Question

edgeR GLM fitted values

0

Entering edit mode

Mattia ▴ 10

@mattia-9769

Last seen 4.8 years ago

Milano

Hi,

I'm wondering if it could be possible to use "fitted values" from edgeR GLM model as normalized pseudo counts to be used as expression data matrix for further classification purpose. I implemented GLM because I needed to correct data for several covariates.

Thanks,

Mattia.

edgeR GLM classification rnaseq • 2.2k views

ADD COMMENT • link updated 8.2 years ago by Aaron Lun ★ 28k • written 8.2 years ago by Mattia ▴ 10

score 1 · Answer 1 · 2016-02-22

The fitted values account for library sizes, but they are not "normalized" with respect to library size. Samples with larger library sizes will have larger fitted values, which is the opposite of what one would normally expect from normalization. Similarly, the effect of any nuisance covariates in the GLM will still be included in the fitted values.

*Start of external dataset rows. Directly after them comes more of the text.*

==> src/rtl/sincronizador.sv <==
// sincronizador: 1000BASE-X receive code-group synchronization FSM, one code group per clock.
module sincronizador (
  input  logic        clk,
  input  logic        reset,
  input  logic [9:0]  rx_cg,
  output logic [10:0] SUDI,
  output logic        sync_status
);
  typedef enum logic [3:0] {
    LOSS_OF_SYNC, COMMA_DETECT_1, COMMA_DETECT_2, COMMA_DETECT_3,
    ACQUIRE_SYNC_1, ACQUIRE_SYNC_2,
    SYNC_ACQUIRED_1, SYNC_ACQUIRED_2, SYNC_ACQUIRED_2A, SYNC_ACQUIRED_3,
    SYNC_ACQUIRED_3A, SYNC_ACQUIRED_4, SYNC_ACQUIRED_4A
  } state_t;
  state_t      state_q, state_d;
  logic [1:0]  good_cgs_q, good_cgs_d;
  logic        rx_even_q, rx_even_d;
  logic [10:0] sudi_q, sudi_d;
  logic        sync_status_q, sync_status_d;
  logic        valid6, valid4, comma, k_code, invalid, data, cgbad, force_even;
  always_comb begin
    valid6 = rx_cg[9:4] inside {
      6'b100111, 6'b011000, 6'b011101, 6'b100010, 6'b101101, 6'b010010, 6'b110001,
      6'b110101, 6'b001010, 6'b101001, 6'b011001, 6'b111000, 6'b000111, 6'b111001,
      6'b000110, 6'b100101, 6'b010101, 6'b110100, 6'b001101, 6'b101100, 6'b011100,
      6'b010111, 6'b101000, 6'b011011, 6'b100100, 6'b100011, 6'b010011, 6'b110010,
      6'b001011, 6'b101010, 6'b011010, 6'b111010, 6'b000101, 6'b110011, 6'b001100,
      6'b100110, 6'b010110, 6'b110110, 6'b001001, 6'b001110, 6'b101110, 6'b010001,
      6'b011110, 6'b100001, 6'b101011, 6'b010100, 6'b001111, 6'b110000};
    valid4 = rx_cg[3:0] != 4'b0000 && rx_cg[3:0] != 4'b1111;
    comma = rx_cg[9:3] == 7'b0011111 || rx_cg[9:3] == 7'b1100000;
    // K23/K27/K29/K30 reuse data 6b codes; only the A7-style 4b tail marks them as K
    k_code = rx_cg[9:4] inside {6'b001111, 6'b110000} ||
             (rx_cg[9:4] inside {6'b111010, 6'b000101, 6'b110110, 6'b001001,
                                 6'b101110, 6'b010001, 6'b011110, 6'b100001} &&
              rx_cg[3:0] inside {4'b0111, 4'b1000});
    invalid = !(valid6 && valid4);
    data = !invalid && !k_code;
    cgbad = invalid || (comma && rx_even_q);
  end
  always_comb begin
    state_d = state_q;
    good_cgs_d = good_cgs_q;
    force_even = 1'b0;
    unique case (state_q)
      LOSS_OF_SYNC: if (comma) begin
        state_d = COMMA_DETECT_1;
        force_even = 1'b1;
      end
      COMMA_DETECT_1: state_d = data ? ACQUIRE_SYNC_1 : LOSS_OF_SYNC;
      COMMA_DETECT_2: state_d = data ? ACQUIRE_SYNC_2 : LOSS_OF_SYNC;
      COMMA_DETECT_3: state_d = data ? SYNC_ACQUIRED_1 : LOSS_OF_SYNC;
      ACQUIRE_SYNC_1, ACQUIRE_SYNC_2: if (cgbad) state_d = LOSS_OF_SYNC;
      else if (comma) begin
        state_d = state_q == ACQUIRE_SYNC_1 ? COMMA_DETECT_2 : COMMA_DETECT_3;
        force_even = 1'b1;
      end
      SYNC_ACQUIRED_1: if (cgbad) state_d = SYNC_ACQUIRED_2;
      SYNC_ACQUIRED_2: begin
        good_cgs_d = cgbad ? 2'd0 : 2'd1;
        state_d = cgbad ? SYNC_ACQUIRED_3 : SYNC_ACQUIRED_2A;
      end
      SYNC_ACQUIRED_3: begin
        good_cgs_d = cgbad ? 2'd0 : 2'd1;
        state_d = cgbad ? SYNC_ACQUIRED_4 : SYNC_ACQUIRED_3A;
      end
      SYNC_ACQUIRED_4: begin
        good_cgs_d = cgbad ? 2'd0 : 2'd1;
        state_d = cgbad ? LOSS_OF_SYNC : SYNC_ACQUIRED_4A;
      end
      SYNC_ACQUIRED_2A: if (cgbad) state_d = SYNC_ACQUIRED_3;
      else if (good_cgs_q == 2'd3) state_d = SYNC_ACQUIRED_1;
      else good_cgs_d = good_cgs_q + 2'd1;
      SYNC_ACQUIRED_3A: if (cgbad) state_d = SYNC_ACQUIRED_4;
      else if (good_cgs_q == 2'd3) state_d = SYNC_ACQUIRED_2;
      else good_cgs_d = good_cgs_q + 2'd1;
      SYNC_ACQUIRED_4A: if (cgbad) state_d = LOSS_OF_SYNC;
      else if (good_cgs_q == 2'd3) state_d = SYNC_ACQUIRED_3;
      else good_cgs_d = good_cgs_q + 2'd1;
      default: state_d = LOSS_OF_SYNC;
    endcase
    rx_even_d = force_even || !rx_even_q;
    sudi_d = {rx_even_d, rx_cg};
    sync_status_d = state_d inside {SYNC_ACQUIRED_1, SYNC_ACQUIRED_2, SYNC_ACQUIRED_2A,
      SYNC_ACQUIRED_3, SYNC_ACQUIRED_3A, SYNC_ACQUIRED_4, SYNC_ACQUIRED_4A};
  end
  always_ff @(posedge clk) begin
    if (reset) begin
      state_q <= LOSS_OF_SYNC;
      good_cgs_q <= 2'd0;
      rx_even_q <= 1'b0;
      sudi_q <= 11'h000;
      sync_status_q <= 1'b0;
    end else begin
      state_q <= state_d;
      good_cgs_q <= good_cgs_d;
      rx_even_q <= rx_even_d;
      sudi_q <= sudi_d;
      sync_status_q <= sync_status_d;
    end
  end
  assign SUDI = sudi_q;
  assign sync_status = sync_status_q;
endmodule

==> config.mk <==
export PLATFORM = sky130hd
export DESIGN_NAME = sincronizador
export DESIGN_NICKNAME = d
export VERILOG_FILES = /design/src/rtl/sincronizador.sv
export SDC_FILE = /design/constraint.sdc
export NUM_CORES = 1
export LEC_CHECK = 0
export CELL_PAD_IN_SITES_DETAIL_PLACEMENT = 1
export CELL_PAD_IN_SITES_GLOBAL_PLACEMENT = 2
export CORE_UTILIZATION = 31
export CTS_BUF_LIST = sky130_fd_sc_hd__clkbuf_16
export CTS_CLUSTER_DIAMETER = 30
export DETAILED_ROUTE_END_ITERATION = 12
export GPL_TIMING_DRIVEN = 0
export PLACE_DENSITY_LB_ADDON = 0.1
export SETUP_SLACK_MARGIN = 0.02
export SYNTH_ARGS = -nofsm -noshare
export SYNTH_HDL_FRONTEND = slang
export SYNTH_SLANG_ARGS = --single-unit
==> constraint.sdc <==
create_clock -name clk -period 4.7 [get_ports clk]
set_input_delay 0.47 -clock clk [delete_from_list [all_inputs] [get_ports clk]]
set_output_delay 0.47 -clock clk [all_outputs]
set_load 0.005 [all_outputs]
## After elaboration in Yosys (flattened, before gate mapping)

Index checks and enable logic that the tools add are counted.
Widths: inputs -> output; s select.

| word-level totals | value |
|---|---|
| logic and storage cells | 130 |
| register bits | 19 |
| memory bits (read-only) | 0 |
| latch bits | 0 |
| memory bits (writable) | 0 |
| memories kept | 0 |
| input port bits | 12 |

| operators by class | value |
|---|---|
| $mul | 0 |
| bitwise logic cells | 0 |
| divide/modulo/power cells | 0 |
| reduce and logical (&&, ||, !) cells | 24 |
| multiplexer cells | 25 |
| add/sub/neg operators | 1 |
| $lt $le $gt $ge | 0 |
| shift-type cells | 0 |
| eq/ne operators | 75 |

Operators with widths:

| cell | number |
|---|---|
| $eq 6x6->1 const B | 24 |
| $eq 6x5->1 const B | 14 |
| $pmux 4 s12 | 1 |
| $reduce_bool 48->1 | 1 |
| $eq 4x4->1 const B | 11 |
| $mux 4 | 11 |
| $eq 6x4->1 const B | 7 |
| $eq 4x3->1 const B | 7 |
| $eq 6x3->1 const B | 3 |
| $mux 3 | 3 |
| $eq 4x2->1 const B | 2 |
| $reduce_bool 8->1 | 1 |
| $eq 7x5->1 const B | 1 |
| $eq 7x7->1 const B | 1 |
| $reduce_bool 7->1 | 1 |
| $mux 1 | 6 |
| $reduce_bool 2->1 | 3 |
| $reduce_or 3->1 | 2 |
| $logic_and 1x1->1 | 5 |
| $eq 4x1->1 const B | 1 |
| $logic_not 4->1 | 1 |
| $logic_or 1x1->1 | 4 |
| $mux 2 | 2 |
| $ne 2x2->1 const B | 2 |
| other kinds (9) | 11 |

## Longest topological paths before layout

Gate-level depths: netlist of the first run.

| depth | value |
|---|---|
| depth after elaboration | 10 |
| depth in mapped cells | 7 |
| mapped depth without buffers | 7 |

## Least setup slack after synthesis of the first run

OpenSTA, ideal clock, no wires.

| path | value |
|---|---|
| path kind | input-to-reg |
| start point | input rx_cg[6] |
| end point | register good_cgs_q[0] |
| data required time | 4.629 ns |
| stages on the path | 6 |
| slack | 2.718 ns |
| library setup time | 0.071 ns |
| buffers on the path | 0 |
| arrival time | 1.911 ns |
| cell sequence | and2_1 -> a31oi_1 -> nand4_2 -> o41a_1 -> or3_1 -> a21oi_1 |

| on the way | value |
|---|---|
| word-level cells in the longest chain between the ends | 7 |

RTL lines:

| element | RTL line | RTL |
|---|---|---|
| start: declaration | 5 | `input logic [9:0] rx_cg,` |
| $eq 6x6->1, or another cell as far along | 22 | `valid6 = rx_cg[9:4] inside {` |
| $reduce_bool 48->1 | 22 |  |
| $logic_and 1x1->1 | 37 | `invalid = !(valid6 && valid4);` |
| $logic_not 1->1 | 37 |  |
| $logic_or 1x1->1 * | 39 | `cgbad = invalid \|\| (comma && rx_even_q);` |
| $mux 1 or $ne 2x2->1 (tied branches) | - |  |
| $pmux 2 s2 or $reduce_and 3->1 (tied branches) | - |  |
| end signal: assignment | 96 | `good_cgs_q <= good_cgs_d;` |
| end: declaration | 16 | `logic [1:0] good_cgs_q, good_cgs_d;` |

Every way passes the cells marked *; elsewhere a longest branch is shown, timed or not.
A chain may end at the register's enable or synchronous reset.

## Worst setup path after layout of the first run

| path | value |
|---|---|
| start point | input rx_cg[5] |
| end point | register sync_status_q (netlist: sync_status) |

| on the way | value |
|---|---|
| word-level cells in the longest chain between the ends | 10 |

RTL lines:

| element | RTL line | RTL |
|---|---|---|
| branches (longest 7 deep; another with $reduce_bool 48->1) | - |  |
| $pmux 4 s12 * | 45 | `unique case (state_q)` |
| $eq 4x3->1 or $eq 4x4->1 (tied branches) | 84 | `sync_status_d = state_d inside {SYNC_ACQUIRED_1, SYNC_ACQUIRED_2, SYNC_ACQUIRED_2A,` |
| $reduce_bool 7->1 * | 84 |  |
| end signal: assignment | 99 | `sync_status_q <= sync_status_d;` |
| end: declaration | 19 | `logic sync_status_q, sync_status_d;` |

Mark *: on every way between the ends.
`src/rtl/spi_reg_bridge_pkg.sv`:
```
// Shared definitions for the SPI command decoder: FSM state codes, command
// byte field positions and the default status byte returned on MISO.
// Optional feature macro used by the bridge: SPI_REG_BRIDGE_AUTOINC_EN.
package spi_reg_bridge_pkg;

   typedef logic [2:0] state_t;

   localparam state_t ST_IDLE    = 3'd0;
   localparam state_t ST_CMD     = 3'd1;
   localparam state_t ST_WR      = 3'd2;
   localparam state_t ST_RD_REQ  = 3'd3;
   localparam state_t ST_RD_WAIT = 3'd4;
   localparam state_t ST_RD_DATA = 3'd5;

   // Command byte layout: bit 7 selects read (1) or write (0), bits 6:0 address
   localparam int CMD_RW_BIT   = 7;
   localparam int CMD_ADDR_MSB = 6;
   localparam int CMD_ADDR_LSB = 0;

   localparam logic [7:0] STATUS_BYTE_DEFAULT = 8'hA5;

endpackage

```
`src/rtl/spi_reg_bridge_cs_sync.sv`:
```
// Two-flop synchronizer for the raw SPI chip select, plus edge detection on
// the synchronized value. All flops reset to 1 (deselected), so a chip select
// that is already low when reset releases still produces a falling edge.
module spi_cs_sync (
   input  logic i_Clk,
   input  logic i_Rst,
   input  logic i_SPI_CS_n,
   output logic o_CS_Active,
   output logic o_CS_Rise,
   output logic o_CS_Fall
);

   logic meta_q, meta_d;
   logic sync_q, sync_d;
   logic prev_q, prev_d;

   // Shift chain: raw -> meta -> sync -> prev (prev only feeds edge detect)
   always_comb begin
      meta_d = i_SPI_CS_n;
      sync_d = meta_q;
      prev_d = sync_q;
   end

   // Synchronizer and edge-history registers
   always_ff @(posedge i_Clk) begin
      if (i_Rst) begin
         meta_q <= 1'b1;
         sync_q <= 1'b1;
         prev_q <= 1'b1;
      end else begin
         meta_q <= meta_d;
         sync_q <= sync_d;
         prev_q <= prev_d;
      end
   end

   assign o_CS_Active = ~sync_q;
   assign o_CS_Rise   = sync_q & ~prev_q;
   assign o_CS_Fall   = ~sync_q & prev_q;

endmodule

```
`src/rtl/spi_reg_bridge.sv`:
```
// SPI byte-stream to register-bus bridge. The first byte of each chip-select
// window is a command (R/W + start address); following bytes are write data
// or read dummies. Reads return register data on the next MISO byte.
// Every output is registered; o_State exposes the FSM for observation.
// Handshake: i_RX_DV, o_TX_DV, o_Reg_Wr and o_Reg_Rd are single-cycle
// strobes with no back-pressure; the data beside a strobe is valid only in
// the strobe cycle, and i_Reg_RData is sampled exactly one cycle after
// o_Reg_Rd.
// Macro SPI_REG_BRIDGE_AUTOINC_EN: when defined the address advances (and
// wraps) after every data byte; when undefined it stays at the command address.
module spi_reg_bridge
   import spi_reg_bridge_pkg::*;
#(
   parameter logic [7:0] STATUS_BYTE = STATUS_BYTE_DEFAULT,
   parameter int         ADDR_W      = 7
) (
   input  logic              i_Clk,
   input  logic              i_Rst,
   input  logic              i_SPI_CS_n,
   input  logic              i_RX_DV,
   input  logic [7:0]        i_RX_Byte,
   output logic              o_TX_DV,
   output logic [7:0]        o_TX_Byte,
   output logic              o_Reg_Wr,
   output logic              o_Reg_Rd,
   output logic [ADDR_W-1:0] o_Reg_Addr,
   output logic [7:0]        o_Reg_WData,
   input  logic [7:0]        i_Reg_RData,
   output logic              o_Busy,
   output logic              o_Overrun,
   output state_t            o_State
);

   logic cs_active, cs_rise, cs_fall;

   spi_cs_sync u_cs_sync (
      .i_Clk       (i_Clk),
      .i_Rst       (i_Rst),
      .i_SPI_CS_n  (i_SPI_CS_n),
      .o_CS_Active (cs_active),
      .o_CS_Rise   (cs_rise),
      .o_CS_Fall   (cs_fall)
   );

   state_t            state_q, state_d;
   logic [ADDR_W-1:0] addr_q, addr_d;
   logic              tx_dv_q, tx_dv_d;
   logic [7:0]        tx_byte_q, tx_byte_d;
   logic              reg_wr_q, reg_wr_d;
   logic              reg_rd_q, reg_rd_d;
   logic [ADDR_W-1:0] reg_addr_q, reg_addr_d;
   logic [7:0]        wdata_q, wdata_d;
   logic              overrun_q, overrun_d;
   logic              init_q, init_d;

   // Address used for the next data byte of a burst
   function automatic logic [ADDR_W-1:0] step_addr(input logic [ADDR_W-1:0] a);
`ifdef SPI_REG_BRIDGE_AUTOINC_EN
      step_addr = a + ADDR_W'(1);
`else
      step_addr = a;
`endif
   endfunction

   // Next-state and strobe generation; a chip-select release overrides
   // everything so an abandoned transaction emits no register strobes.
   always_comb begin
      state_d    = state_q;
      addr_d     = addr_q;
      tx_dv_d    = 1'b0;
      tx_byte_d  = tx_byte_q;
      reg_wr_d   = 1'b0;
      reg_rd_d   = 1'b0;
      reg_addr_d = reg_addr_q;
      wdata_d    = wdata_q;
      overrun_d  = overrun_q;
      init_d     = 1'b0;

      // Preload the status byte once after reset so the first command byte
      // already has a defined reply.
      if (init_q) begin
         tx_dv_d   = 1'b1;
         tx_byte_d = STATUS_BYTE;
      end

      if (cs_rise) begin
         state_d   = ST_IDLE;
         tx_dv_d   = 1'b1;
         tx_byte_d = STATUS_BYTE;
      end else begin
         case (state_q)
            ST_IDLE: begin
               if (cs_fall) state_d = ST_CMD;
            end
            ST_CMD: begin
               if (i_RX_DV) begin
                  addr_d = i_RX_Byte[ADDR_W-1:0];
                  if (i_RX_Byte[CMD_RW_BIT]) begin
                     // Strobe is registered on entry so RD_REQ holds it
                     reg_rd_d   = 1'b1;
                     reg_addr_d = i_RX_Byte[ADDR_W-1:0];
                     state_d    = ST_RD_REQ;
                  end else begin
                     state_d = ST_WR;
                  end
               end
            end
            ST_WR: begin
               if (i_RX_DV) begin
                  reg_wr_d   = 1'b1;
                  wdata_d    = i_RX_Byte;
                  reg_addr_d = addr_q;
                  addr_d     = step_addr(addr_q);
               end
            end
            ST_RD_REQ: begin
               state_d = ST_RD_WAIT;
               if (i_RX_DV) overrun_d = 1'b1;
            end
            ST_RD_WAIT: begin
               tx_dv_d   = 1'b1;
               tx_byte_d = i_Reg_RData;
               state_d   = ST_RD_DATA;
               if (i_RX_DV) overrun_d = 1'b1;
            end
            ST_RD_DATA: begin
               if (i_RX_DV) begin
                  addr_d     = step_addr(addr_q);
                  reg_addr_d = step_addr(addr_q);
                  reg_rd_d   = 1'b1;
                  state_d    = ST_RD_REQ;
               end
            end
            default: state_d = ST_IDLE;
         endcase
      end
   end

   // State and output registers; reset squashes any strobe in flight
   always_ff @(posedge i_Clk) begin
      if (i_Rst) begin
         state_q    <= ST_IDLE;
         addr_q     <= '0;
         tx_dv_q    <= 1'b0;
         tx_byte_q  <= STATUS_BYTE;
         reg_wr_q   <= 1'b0;
         reg_rd_q   <= 1'b0;
         reg_addr_q <= '0;
         wdata_q    <= 8'h00;
         overrun_q  <= 1'b0;
         init_q     <= 1'b1;
      end else begin
         state_q    <= state_d;
         addr_q     <= addr_d;
         tx_dv_q    <= tx_dv_d;
         tx_byte_q  <= tx_byte_d;
         reg_wr_q   <= reg_wr_d;
         reg_rd_q   <= reg_rd_d;
         reg_addr_q <= reg_addr_d;
         wdata_q    <= wdata_d;
         overrun_q  <= overrun_d;
         init_q     <= init_d;
      end
   end

   assign o_TX_DV     = tx_dv_q;
   assign o_TX_Byte   = tx_byte_q;
   assign o_Reg_Wr    = reg_wr_q;
   assign o_Reg_Rd    = reg_rd_q;
   assign o_Reg_Addr  = reg_addr_q;
   assign o_Reg_WData = wdata_q;
   assign o_Busy      = cs_active;
   assign o_Overrun   = overrun_q;
   assign o_State     = state_q;

endmodule

```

In addition, the fitted values won't contain observation-specific errors. This means that they're proportional to the mean of counts rather than the counts themselves. This may not be desirable for downstream applications - groups with more samples will have more precise estimates of the mean, whereas groups with fewer samples will have more variable fitted values. Treating the fitted values as "counts" with similar mean-variance relationships would be inappropriate.

If you want corrected and normalized expression values for each sample, I would suggest using the cpm method. You can then use removeBatchEffect to get rid of any batch effects or problematic covariates. If you want corrected and normalized (log-)expression values for each group, I would use the GLM coefficients, though their interpretation would depend on how you've parametrized your model.